Shockwave Therapy: Definition and Clinical Context
What Is Shockwave Therapy?
Shockwave therapy — formally called Extracorporeal Shockwave Therapy (ESWT) — is a non-invasive medical treatment that uses high-energy acoustic pressure waves to stimulate the body's natural healing mechanisms in damaged soft tissue. "Extracorporeal" means the waves are applied from outside the body, without needles, incisions, or injections.
Originally developed to break up kidney stones (lithotripsy), shockwave technology was adapted for musculoskeletal conditions after researchers observed that the acoustic waves also triggered powerful regenerative responses in connective tissue — tendons, ligaments, fascia, and muscle attachments.
How Shockwave Therapy Works
The shockwave device generates rapid, high-pressure acoustic pulses that are transmitted through a coupling gel applied to the skin over the treatment area. As these pressure waves penetrate tissue, they create a cascade of therapeutic effects:
Controlled microtrauma and regenerative cascade: The pressure waves create micro-disruption at the cellular level in target tissue. This controlled stimulus triggers the body to mount a fresh healing response — increasing blood flow, activating stem cells, and releasing growth factors that had stalled in chronic injury tissue.

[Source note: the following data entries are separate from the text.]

==> src/rtl/tuc_pkg.sv <==
package tuc_pkg;
  localparam int TUC_UNITS = 10;
  localparam int TUC_DBITS = 7;
  localparam int TUC_SELW = 4;
  // bus map, all offsets chosen for this block
  localparam logic [7:0] TUC_A_CTRL = 8'h00;
  localparam logic [7:0] TUC_A_STAT = 8'h04;
  localparam logic [7:0] TUC_A_RDCH = 8'h08;
  localparam logic [7:0] TUC_A_WRCH = 8'h0C;
  // control register fields
  localparam int TUC_C_READY = 0;
  localparam int TUC_C_DENS = 1;
  localparam int TUC_C_LDPT = 2;
  localparam int TUC_C_UNIT = 4;
  localparam logic [31:0] TUC_CTRL_RST = 32'h0000_0000;
  localparam logic [1:0] TUC_RESP_OK = 2'h0;
  localparam logic [1:0] TUC_RESP_SLVERR = 2'h2;
  // echo pulse width
  localparam int TUC_ECHO_NS = 80;
  localparam int TUC_CLK_NS = 40;
  localparam int TUC_ECHO_CYC = (TUC_ECHO_NS + TUC_CLK_NS - 1) / TUC_CLK_NS;
  typedef enum logic [2:0] {
    TUC_IDLE, TUC_READ, TUC_WRITE, TUC_BACK, TUC_REW_LO, TUC_REW_HI
  } tuc_mode_e;
endpackage : tuc_pkg

==> src/rtl/tuc_sync_if.sv <==
`timescale 1ns/10ps
`default_nettype none
interface tuc_sync_if;
  logic [31:0] raw;
  logic [31:0] sync;
  modport src(output raw, input sync);
  modport dst(input raw, output sync);
endinterface : tuc_sync_if
`default_nettype wire

==> src/rtl/tuc_sync.sv <==
`timescale 1ns/10ps
`default_nettype none
module tuc_sync (
  // clock and reset
  input wire logic aclk,
  input wire logic aresetn,
  // lines
  tuc_sync_if.dst s
);
  logic [31:0] meta_ff;
  logic [31:0] sync_ff;
  // two stages per line, first stage read only by the second
  always_ff @(posedge aclk) begin
    if (!aresetn) begin
      meta_ff <= 32'h0000_0000;
      sync_ff <= 32'h0000_0000;
    end else begin
      meta_ff <= s.raw;
      sync_ff <= meta_ff;
    end
  end
  assign s.sync = sync_ff;
endmodule : tuc_sync
`default_nettype wire

==> src/rtl/tuc_unit.sv <==
// Behaviour
// - respond only when the active select line equals own unit-number switch.
// - selected and ready: low or high density ready per density switch.
// - selected, ready and at load point: assert load-point ready.
// - prepare-read command readies reading; report on ready-for-read line.
// - move tape while tape-motion command is held.
// - each read character goes out on seven parallel data lines.
// - prepare-write command readies writing; report on ready-for-write line.
// - on write strobe, load write bus into the write triggers.
// - each write strobe returns one acknowledge (echo) pulse.
// - trigger-release going low clears all write triggers (check character).
// - backward command prepares backspace; then assert ready-for-backward.
// - rewind-call prepares a low-speed rewind.
// - rewind-and-unload prepares a high-speed rewind.
// - assert rewinding response once either rewind has started.
// - indicate-set command sets the tape-indicate trigger.
// - indicate-clear command clears the tape-indicate trigger.
// - while selected, indicate-on response follows the tape-indicate trigger.
//
// The register offsets and the AXI4-Lite interface to the registers were left to the implementer.
`timescale 1ns/10ps
`default_nettype none
module tuc_unit
  import tuc_pkg::*;
(
  // clock and reset
  input wire logic aclk,
  input wire logic aresetn,
  // axi4-lite write
  input wire logic [7:0] s_axi_awaddr,
  input wire logic s_axi_awvalid,
  output logic s_axi_awready,
  input wire logic [31:0] s_axi_wdata,
  input wire logic [3:0] s_axi_wstrb,
  input wire logic s_axi_wvalid,
  output logic s_axi_wready,
  output logic [1:0] s_axi_bresp,
  output logic s_axi_bvalid,
  input wire logic s_axi_bready,
  // axi4-lite read
  input wire logic [7:0] s_axi_araddr,
  input wire logic s_axi_arvalid,
  output logic s_axi_arready,
  output logic [31:0] s_axi_rdata,
  output logic [1:0] s_axi_rresp,
  output logic s_axi_rvalid,
  input wire logic s_axi_rready,
  // commands from control unit
  input wire logic [TUC_UNITS-1:0] unit_select,
  input wire logic prepare_read_cmd,
  input wire logic prepare_write_cmd,
  input wire logic tape_motion_cmd,
  input wire logic backward_cmd,
  input wire logic rewind_call_cmd,
  input wire logic rewind_unload_cmd,
  input wire logic indicate_set_cmd,
  input wire logic indicate_clear_cmd,
  input wire logic [TUC_DBITS-1:0] write_bus,
  input wire logic write_strobe,
  input wire logic trigger_release,
  // responses to control unit
  output logic ready_low_density_resp,
  output logic ready_high_density_resp,
  output logic ready_load_point_resp,
  output logic ready_read_resp,
  output logic ready_write_resp,
  output logic ready_backward_resp,
  output logic rewinding_resp,
  output logic indicate_active_resp,
  output logic [TUC_DBITS-1:0] read_data,
  output logic echo_pulse,
  // tape side
  output logic tape_moving,
  output logic [TUC_DBITS-1:0] write_triggers
);
  tuc_sync_if sy ();
  assign sy.raw = {5'h00, trigger_release, write_strobe, write_bus, indicate_clear_cmd, indicate_set_cmd,
                   rewind_unload_cmd, rewind_call_cmd, backward_cmd, tape_motion_cmd, prepare_write_cmd,
                   prepare_read_cmd, unit_select};
  tuc_sync u_sync (
    .aclk(aclk),
    .aresetn(aresetn),
    .s(sy)
  );
  logic [TUC_UNITS-1:0] sel_s;
  logic p_rd, p_wr, go_s, bk_s, rwl_s, rwh_s, tis_s, tic_s, wst_s, trl_s;
  logic [TUC_DBITS-1:0] wb_s;
  assign sel_s = sy.sync[9:0];
  assign p_rd = sy.sync[10];
  assign p_wr = sy.sync[11];
  assign go_s = sy.sync[12];
  assign bk_s = sy.sync[13];
  assign rwl_s = sy.sync[14];
  assign rwh_s = sy.sync[15];
  assign tis_s = sy.sync[16];
  assign tic_s = sy.sync[17];
  assign wb_s = sy.sync[24:18];
  assign wst_s = sy.sync[25];
  assign trl_s = sy.sync[26];

  logic [31:0] ctrl_ff;
  logic [TUC_DBITS-1:0] rdch_ff;
  logic unit_ready, dens_high, at_ldpt;
  logic [TUC_SELW-1:0] unit_num;
  assign unit_ready = ctrl_ff[TUC_C_READY];
  assign dens_high = ctrl_ff[TUC_C_DENS];
  assign at_ldpt = ctrl_ff[TUC_C_LDPT];
  assign unit_num = ctrl_ff[TUC_C_UNIT +: TUC_SELW];

  logic selected;
  always_comb begin
    selected = 1'b0;
    if (unit_num < 4'(TUC_UNITS))
      selected = sel_s[unit_num];
  end

  // mode latched from the commands
  tuc_mode_e mode_ff;
  always_ff @(posedge aclk) begin
    if (!aresetn) begin
      mode_ff <= TUC_IDLE;
    end else if (selected) begin
      if (rwh_s)
        mode_ff <= TUC_REW_HI;
      else if (rwl_s)
        mode_ff <= TUC_REW_LO;
      else if (bk_s)
        mode_ff <= TUC_BACK;
      else if (p_wr)
        mode_ff <= TUC_WRITE;
      else if (p_rd)
        mode_ff <= TUC_READ;
    end
  end

  logic ind_ff;
  always_ff @(posedge aclk) begin
    if (!aresetn)
      ind_ff <= 1'b0;
    else if (selected && tis_s)
      ind_ff <= 1'b1;
    else if (selected && tic_s)
      ind_ff <= 1'b0;
  end

  logic wst_d_ff, trl_d_ff;
  logic strobe_rise;
  assign strobe_rise = wst_s && !wst_d_ff;
  always_ff @(posedge aclk) begin
    if (!aresetn) begin
      wst_d_ff <= 1'b0;
      trl_d_ff <= 1'b0;
      write_triggers <= '0;
    end else begin
      wst_d_ff <= wst_s;
      trl_d_ff <= trl_s;
      if (selected && mode_ff == TUC_WRITE && strobe_rise)
        write_triggers <= wb_s;
      else if (trl_d_ff && !trl_s)
        write_triggers <= '0;
    end
  end

  logic [1:0] echo_cnt_ff;
  always_ff @(posedge aclk) begin
    if (!aresetn)
      echo_cnt_ff <= 2'h0;
    else if (selected && mode_ff == TUC_WRITE && strobe_rise)
      echo_cnt_ff <= 2'(TUC_ECHO_CYC);
    else if (echo_cnt_ff != 2'h0)
      echo_cnt_ff <= echo_cnt_ff - 2'h1;
  end

  // responses, gates every one by selection
  logic rdy;
  assign rdy = selected && unit_ready;
  always_ff @(posedge aclk) begin
    if (!aresetn) begin
      ready_low_density_resp <= 1'b0;
      ready_high_density_resp <= 1'b0;
      ready_load_point_resp <= 1'b0;
      ready_read_resp <= 1'b0;
      ready_write_resp <= 1'b0;
      ready_backward_resp <= 1'b0;
      rewinding_resp <= 1'b0;
      indicate_active_resp <= 1'b0;
      read_data <= '0;
      echo_pulse <= 1'b0;
      tape_moving <= 1'b0;
    end else begin
      ready_low_density_resp <= rdy && !dens_high;
      ready_high_density_resp <= rdy && dens_high;
      ready_load_point_resp <= rdy && at_ldpt;
      ready_read_resp <= rdy && mode_ff == TUC_READ;
      ready_write_resp <= rdy && mode_ff == TUC_WRITE;
      ready_backward_resp <= rdy && mode_ff == TUC_BACK;
      rewinding_resp <= selected && (mode_ff == TUC_REW_LO || mode_ff == TUC_REW_HI);
      indicate_active_resp <= selected && ind_ff;
      read_data <= selected ? rdch_ff : '0;
      echo_pulse <= selected && echo_cnt_ff != 2'h0;
      tape_moving <= rdy && go_s;
    end
  end

  // axi4-lite slave
  logic aw_ff, w_ff;
  logic [7:0] awaddr_ff;
  logic [31:0] wdata_ff;
  logic [3:0] wstrb_ff;
  assign s_axi_awready = !aw_ff && !s_axi_bvalid;
  assign s_axi_wready = !w_ff && !s_axi_bvalid;
  assign s_axi_arready = !s_axi_rvalid;
  always_ff @(posedge aclk) begin
    if (!aresetn) begin
      aw_ff <= 1'b0;
      w_ff <= 1'b0;
      awaddr_ff <= 8'h00;
      wdata_ff <= 32'h0000_0000;
      wstrb_ff <= 4'h0;
      s_axi_bvalid <= 1'b0;
      s_axi_bresp <= TUC_RESP_OK;
      ctrl_ff <= TUC_CTRL_RST;
      rdch_ff <= '0;
    end else begin
      if (s_axi_awvalid && s_axi_awready) begin
        aw_ff <= 1'b1;
        awaddr_ff <= s_axi_awaddr;
      end
      if (s_axi_wvalid && s_axi_wready) begin
        w_ff <= 1'b1;
        wdata_ff <= s_axi_wdata;
        wstrb_ff <= s_axi_wstrb;
      end
      if (aw_ff && w_ff) begin
        aw_ff <= 1'b0;
        w_ff <= 1'b0;
        s_axi_bvalid <= 1'b1;
        s_axi_bresp <= TUC_RESP_OK;
        case (awaddr_ff)
          TUC_A_CTRL: begin
            for (int b = 0; b < 4; b++)
              if (wstrb_ff[b])
                ctrl_ff[b*8 +: 8] <= wdata_ff[b*8 +: 8];
          end
          TUC_A_RDCH: begin
            if (wstrb_ff[0])
              rdch_ff <= wdata_ff[TUC_DBITS-1:0];
          end
          TUC_A_STAT, TUC_A_WRCH: ;
          default: s_axi_bresp <= TUC_RESP_SLVERR;
        endcase
      end else if (s_axi_bvalid && s_axi_bready) begin
        s_axi_bvalid <= 1'b0;
      end
    end
  end

  always_ff @(posedge aclk) begin
    if (!aresetn) begin
      s_axi_rvalid <= 1'b0;
      s_axi_rdata <= 32'h0000_0000;
      s_axi_rresp <= TUC_RESP_OK;
    end else if (s_axi_arvalid && s_axi_arready) begin
      s_axi_rvalid <= 1'b1;
      s_axi_rresp <= TUC_RESP_OK;
      case (s_axi_araddr)
        TUC_A_CTRL: s_axi_rdata <= ctrl_ff;
        TUC_A_STAT: s_axi_rdata <= {21'h0, ind_ff, tape_moving, mode_ff, 1'b0, selected, unit_ready, 3'h0};
        TUC_A_RDCH: s_axi_rdata <= {25'h0, rdch_ff};
        TUC_A_WRCH: s_axi_rdata <= {25'h0, write_triggers};
        // unmapped reads flag slverr, same as unmapped writes
        default: begin
          s_axi_rdata <= 32'h0000_0000;
          s_axi_rresp <= TUC_RESP_SLVERR;
        end
      endcase
    end else if (s_axi_rvalid && s_axi_rready) begin
      s_axi_rvalid <= 1'b0;
    end
  end
endmodule : tuc_unit
`default_nettype wire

Angiogenesis: Shockwave therapy stimulates the formation of new blood vessels (angiogenesis) in poorly vascularized tissue. Tendons and fascia have notoriously poor blood supply — this is why chronic tendinopathy is so resistant to conventional treatment. New vessel formation delivers oxygen and nutrients needed for genuine repair.
Collagen synthesis: ESWT stimulates fibroblasts to produce new collagen — the structural protein of tendons, ligaments, and fascia. Disorganized, degenerated collagen in chronic injuries is gradually replaced with properly aligned collagen, restoring structural integrity.
Calcification breakdown: In conditions like calcific shoulder tendinitis, calcium deposits in the tendon are mechanically disrupted and broken into particles small enough for the body to resorb.
Pain modulation: Shockwave therapy reduces substance P (a neuropeptide involved in pain transmission) at the treatment site and alters local pain receptor sensitivity, providing direct pain relief in addition to the regenerative effects.
Conditions Treated with Shockwave Therapy
- Plantar fasciitis (chronic heel pain)
- Achilles tendinopathy
- Calcific shoulder tendinitis
- Lateral epicondylitis (tennis elbow)
- Medial epicondylitis (golfer's elbow)
- Patellar tendinopathy (jumper's knee)
- Greater trochanteric pain syndrome (hip tendinopathy)
- Trigger points and chronic myofascial pain
Shockwave Therapy at McNamara Chiropractic Center
At McNamara Chiropractic Center, shockwave therapy is integrated into our combination therapy programs rather than used in isolation. When combined with Class IV Laser Therapy and decompression, the synergistic effect accelerates outcomes for knee, back, and joint conditions.
A typical shockwave session is 5–15 minutes per treatment area. Most patients require 3–6 sessions spaced approximately one week apart. Some patients experience temporary soreness for 24–48 hours after treatment — a normal sign of the regenerative process.